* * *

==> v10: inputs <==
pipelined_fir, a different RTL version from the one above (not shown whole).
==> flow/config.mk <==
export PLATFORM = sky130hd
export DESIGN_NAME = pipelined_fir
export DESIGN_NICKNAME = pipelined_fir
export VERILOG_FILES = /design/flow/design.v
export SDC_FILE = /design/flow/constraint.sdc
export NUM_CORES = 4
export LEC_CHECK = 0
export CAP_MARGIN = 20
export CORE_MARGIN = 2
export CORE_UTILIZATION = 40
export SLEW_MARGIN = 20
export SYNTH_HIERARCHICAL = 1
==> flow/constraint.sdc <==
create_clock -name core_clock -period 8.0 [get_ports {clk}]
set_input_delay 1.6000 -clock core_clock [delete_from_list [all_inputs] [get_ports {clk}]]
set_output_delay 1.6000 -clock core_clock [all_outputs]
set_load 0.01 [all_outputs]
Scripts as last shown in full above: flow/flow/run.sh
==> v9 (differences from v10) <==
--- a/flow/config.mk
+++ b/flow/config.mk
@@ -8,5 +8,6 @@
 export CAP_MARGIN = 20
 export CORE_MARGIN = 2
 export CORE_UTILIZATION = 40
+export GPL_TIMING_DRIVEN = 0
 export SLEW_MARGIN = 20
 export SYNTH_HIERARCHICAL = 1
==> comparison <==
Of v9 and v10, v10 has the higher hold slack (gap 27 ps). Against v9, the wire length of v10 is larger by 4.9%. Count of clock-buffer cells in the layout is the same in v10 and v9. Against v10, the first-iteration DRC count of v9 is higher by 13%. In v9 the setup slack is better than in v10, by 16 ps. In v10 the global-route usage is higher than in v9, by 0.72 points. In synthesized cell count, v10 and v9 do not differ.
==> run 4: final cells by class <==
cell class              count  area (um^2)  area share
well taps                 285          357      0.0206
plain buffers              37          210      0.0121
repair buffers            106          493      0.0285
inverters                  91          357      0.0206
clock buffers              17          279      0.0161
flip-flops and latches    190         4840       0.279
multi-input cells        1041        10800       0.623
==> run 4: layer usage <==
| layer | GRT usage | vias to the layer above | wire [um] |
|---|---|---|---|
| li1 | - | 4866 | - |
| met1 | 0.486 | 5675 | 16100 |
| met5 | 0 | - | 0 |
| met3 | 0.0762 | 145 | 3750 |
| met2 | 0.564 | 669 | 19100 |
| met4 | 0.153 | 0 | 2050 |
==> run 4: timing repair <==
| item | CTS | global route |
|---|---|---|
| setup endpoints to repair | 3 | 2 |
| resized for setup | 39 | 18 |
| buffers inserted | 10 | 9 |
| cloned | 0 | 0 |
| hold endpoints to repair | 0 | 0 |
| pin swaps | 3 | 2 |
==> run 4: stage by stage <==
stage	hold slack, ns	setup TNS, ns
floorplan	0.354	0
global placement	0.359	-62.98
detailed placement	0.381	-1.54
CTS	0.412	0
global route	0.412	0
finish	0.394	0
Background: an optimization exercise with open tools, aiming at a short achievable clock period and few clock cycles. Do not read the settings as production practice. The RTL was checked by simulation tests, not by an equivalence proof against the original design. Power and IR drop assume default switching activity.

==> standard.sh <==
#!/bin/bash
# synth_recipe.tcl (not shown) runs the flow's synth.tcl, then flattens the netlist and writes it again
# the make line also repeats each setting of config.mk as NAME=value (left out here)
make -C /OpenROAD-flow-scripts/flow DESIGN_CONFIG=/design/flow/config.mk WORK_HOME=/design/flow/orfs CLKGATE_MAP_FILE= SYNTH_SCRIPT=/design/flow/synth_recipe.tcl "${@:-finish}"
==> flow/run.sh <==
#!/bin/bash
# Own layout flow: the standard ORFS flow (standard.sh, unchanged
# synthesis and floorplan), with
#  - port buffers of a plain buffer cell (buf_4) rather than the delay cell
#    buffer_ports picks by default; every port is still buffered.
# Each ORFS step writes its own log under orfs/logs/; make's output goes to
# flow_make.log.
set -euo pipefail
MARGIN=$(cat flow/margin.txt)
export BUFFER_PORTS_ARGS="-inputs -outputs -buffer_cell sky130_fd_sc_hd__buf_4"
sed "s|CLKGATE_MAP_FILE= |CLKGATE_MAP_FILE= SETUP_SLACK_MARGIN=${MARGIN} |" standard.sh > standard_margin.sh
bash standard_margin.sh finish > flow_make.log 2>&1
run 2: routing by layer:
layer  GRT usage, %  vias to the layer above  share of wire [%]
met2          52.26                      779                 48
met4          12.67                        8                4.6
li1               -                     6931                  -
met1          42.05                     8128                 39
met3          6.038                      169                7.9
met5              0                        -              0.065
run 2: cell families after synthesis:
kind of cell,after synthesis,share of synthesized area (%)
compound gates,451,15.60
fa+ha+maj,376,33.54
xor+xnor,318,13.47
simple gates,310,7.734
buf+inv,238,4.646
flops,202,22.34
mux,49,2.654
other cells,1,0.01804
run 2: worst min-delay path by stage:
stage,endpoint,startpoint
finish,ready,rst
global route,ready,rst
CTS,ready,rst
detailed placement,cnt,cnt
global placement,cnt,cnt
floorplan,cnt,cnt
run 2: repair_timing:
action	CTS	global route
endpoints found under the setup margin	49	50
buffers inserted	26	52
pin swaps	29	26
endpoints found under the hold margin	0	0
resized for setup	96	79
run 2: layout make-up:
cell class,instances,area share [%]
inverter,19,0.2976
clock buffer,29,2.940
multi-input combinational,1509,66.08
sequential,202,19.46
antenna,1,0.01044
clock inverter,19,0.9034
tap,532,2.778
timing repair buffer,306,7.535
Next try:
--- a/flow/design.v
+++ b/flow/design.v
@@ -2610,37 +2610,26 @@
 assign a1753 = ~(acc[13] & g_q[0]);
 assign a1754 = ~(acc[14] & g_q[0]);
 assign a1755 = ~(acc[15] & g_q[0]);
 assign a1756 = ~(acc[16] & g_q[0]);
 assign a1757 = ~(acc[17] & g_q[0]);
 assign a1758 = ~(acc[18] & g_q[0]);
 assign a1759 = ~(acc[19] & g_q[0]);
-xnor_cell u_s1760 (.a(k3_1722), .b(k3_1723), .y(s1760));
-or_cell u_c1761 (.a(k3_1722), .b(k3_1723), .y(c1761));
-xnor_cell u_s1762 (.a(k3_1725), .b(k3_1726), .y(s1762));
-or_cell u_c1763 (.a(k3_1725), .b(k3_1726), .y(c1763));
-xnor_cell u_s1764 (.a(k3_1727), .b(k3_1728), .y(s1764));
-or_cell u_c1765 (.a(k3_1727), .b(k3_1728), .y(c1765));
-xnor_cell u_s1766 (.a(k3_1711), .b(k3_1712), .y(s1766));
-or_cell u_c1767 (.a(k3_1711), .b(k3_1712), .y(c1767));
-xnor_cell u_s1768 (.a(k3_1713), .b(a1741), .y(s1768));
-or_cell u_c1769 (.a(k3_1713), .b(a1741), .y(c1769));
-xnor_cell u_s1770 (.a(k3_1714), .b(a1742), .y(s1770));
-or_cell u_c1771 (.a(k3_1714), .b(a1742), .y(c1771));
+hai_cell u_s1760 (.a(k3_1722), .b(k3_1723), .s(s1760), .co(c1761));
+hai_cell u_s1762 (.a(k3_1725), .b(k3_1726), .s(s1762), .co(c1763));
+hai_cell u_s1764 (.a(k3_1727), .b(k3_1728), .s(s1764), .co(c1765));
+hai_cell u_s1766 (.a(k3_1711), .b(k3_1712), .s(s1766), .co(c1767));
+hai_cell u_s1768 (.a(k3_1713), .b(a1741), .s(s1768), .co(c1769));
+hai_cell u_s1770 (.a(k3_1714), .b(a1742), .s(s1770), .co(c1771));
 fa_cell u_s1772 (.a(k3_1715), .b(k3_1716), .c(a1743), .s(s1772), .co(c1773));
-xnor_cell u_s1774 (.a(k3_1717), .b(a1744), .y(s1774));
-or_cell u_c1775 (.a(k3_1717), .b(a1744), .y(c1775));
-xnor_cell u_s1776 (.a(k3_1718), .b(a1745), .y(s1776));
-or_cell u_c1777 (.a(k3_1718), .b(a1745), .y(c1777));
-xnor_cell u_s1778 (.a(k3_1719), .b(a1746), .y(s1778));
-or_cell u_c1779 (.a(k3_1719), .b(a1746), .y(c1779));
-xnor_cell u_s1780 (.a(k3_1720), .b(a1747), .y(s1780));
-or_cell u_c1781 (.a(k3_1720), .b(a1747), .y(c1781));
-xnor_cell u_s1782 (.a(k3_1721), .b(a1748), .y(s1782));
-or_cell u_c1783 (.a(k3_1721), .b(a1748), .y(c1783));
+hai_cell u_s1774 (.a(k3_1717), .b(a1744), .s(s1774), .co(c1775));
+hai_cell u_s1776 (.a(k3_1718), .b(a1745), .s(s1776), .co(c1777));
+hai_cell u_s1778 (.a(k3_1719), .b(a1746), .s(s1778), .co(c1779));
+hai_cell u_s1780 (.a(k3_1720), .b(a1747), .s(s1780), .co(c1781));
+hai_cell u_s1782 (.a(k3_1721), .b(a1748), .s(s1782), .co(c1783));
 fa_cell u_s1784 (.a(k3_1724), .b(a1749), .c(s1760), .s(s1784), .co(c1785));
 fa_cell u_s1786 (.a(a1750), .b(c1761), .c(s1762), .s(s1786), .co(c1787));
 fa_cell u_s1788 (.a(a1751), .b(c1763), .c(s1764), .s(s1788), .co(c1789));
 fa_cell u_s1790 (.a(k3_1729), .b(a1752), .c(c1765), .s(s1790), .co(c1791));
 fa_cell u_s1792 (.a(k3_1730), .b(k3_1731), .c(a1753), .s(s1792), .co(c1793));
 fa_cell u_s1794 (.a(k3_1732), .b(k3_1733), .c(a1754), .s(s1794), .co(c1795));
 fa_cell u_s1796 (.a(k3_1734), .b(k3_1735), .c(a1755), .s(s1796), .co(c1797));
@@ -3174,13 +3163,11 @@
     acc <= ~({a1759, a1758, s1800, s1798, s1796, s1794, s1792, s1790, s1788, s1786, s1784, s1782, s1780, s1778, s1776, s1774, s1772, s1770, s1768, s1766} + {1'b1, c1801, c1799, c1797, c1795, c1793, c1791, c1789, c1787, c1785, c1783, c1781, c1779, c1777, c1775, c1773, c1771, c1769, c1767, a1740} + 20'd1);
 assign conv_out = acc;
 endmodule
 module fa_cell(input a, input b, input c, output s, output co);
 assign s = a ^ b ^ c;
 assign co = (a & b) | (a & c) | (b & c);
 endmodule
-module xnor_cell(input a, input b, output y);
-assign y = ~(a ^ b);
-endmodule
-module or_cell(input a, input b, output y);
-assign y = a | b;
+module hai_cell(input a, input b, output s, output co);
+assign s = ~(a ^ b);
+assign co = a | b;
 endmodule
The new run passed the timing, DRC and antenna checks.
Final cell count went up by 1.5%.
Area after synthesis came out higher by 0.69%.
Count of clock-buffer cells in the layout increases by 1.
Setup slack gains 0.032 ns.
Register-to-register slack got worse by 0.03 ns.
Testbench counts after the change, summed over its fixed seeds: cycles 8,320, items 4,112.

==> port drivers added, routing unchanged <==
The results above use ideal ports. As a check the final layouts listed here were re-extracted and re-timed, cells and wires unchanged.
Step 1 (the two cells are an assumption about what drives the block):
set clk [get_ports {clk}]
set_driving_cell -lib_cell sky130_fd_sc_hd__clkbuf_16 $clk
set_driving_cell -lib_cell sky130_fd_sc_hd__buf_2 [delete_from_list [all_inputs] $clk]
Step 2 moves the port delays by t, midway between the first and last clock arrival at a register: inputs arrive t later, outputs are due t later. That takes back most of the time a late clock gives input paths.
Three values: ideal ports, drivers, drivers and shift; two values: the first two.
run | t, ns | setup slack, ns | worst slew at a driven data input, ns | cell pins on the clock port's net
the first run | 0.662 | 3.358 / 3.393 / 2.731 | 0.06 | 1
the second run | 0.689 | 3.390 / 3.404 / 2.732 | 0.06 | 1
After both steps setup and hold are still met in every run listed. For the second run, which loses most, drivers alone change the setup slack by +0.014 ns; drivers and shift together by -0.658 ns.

________

### EXERCISE GOAL
In the material above, find the line containing "export SDC_FILE = /design/flow/constraint.sdc" and the line containing "Of v9 and v10, v10", then write out exactly those two lines and every line between them, and nothing more.

### TASK SOLUTION
export SDC_FILE = /design/flow/constraint.sdc
export NUM_CORES = 4
export LEC_CHECK = 0
export CAP_MARGIN = 20
export CORE_MARGIN = 2
export CORE_UTILIZATION = 40
export SLEW_MARGIN = 20
export SYNTH_HIERARCHICAL = 1
==> flow/constraint.sdc <==
create_clock -name core_clock -period 8.0 [get_ports {clk}]
set_input_delay 1.6000 -clock core_clock [delete_from_list [all_inputs] [get_ports {clk}]]
set_output_delay 1.6000 -clock core_clock [all_outputs]
set_load 0.01 [all_outputs]
Scripts as last shown in full above: flow/flow/run.sh
==> v9 (differences from v10) <==
--- a/flow/config.mk
+++ b/flow/config.mk
@@ -8,5 +8,6 @@
 export CAP_MARGIN = 20
 export CORE_MARGIN = 2
 export CORE_UTILIZATION = 40
+export GPL_TIMING_DRIVEN = 0
 export SLEW_MARGIN = 20
 export SYNTH_HIERARCHICAL = 1
==> comparison <==
Of v9 and v10, v10 has the higher hold slack (gap 27 ps). Against v9, the wire length of v10 is larger by 4.9%. Count of clock-buffer cells in the layout is the same in v10 and v9. Against v10, the first-iteration DRC count of v9 is higher by 13%. In v9 the setup slack is better than in v10, by 16 ps. In v10 the global-route usage is higher than in v9, by 0.72 points. In synthesized cell count, v10 and v9 do not differ.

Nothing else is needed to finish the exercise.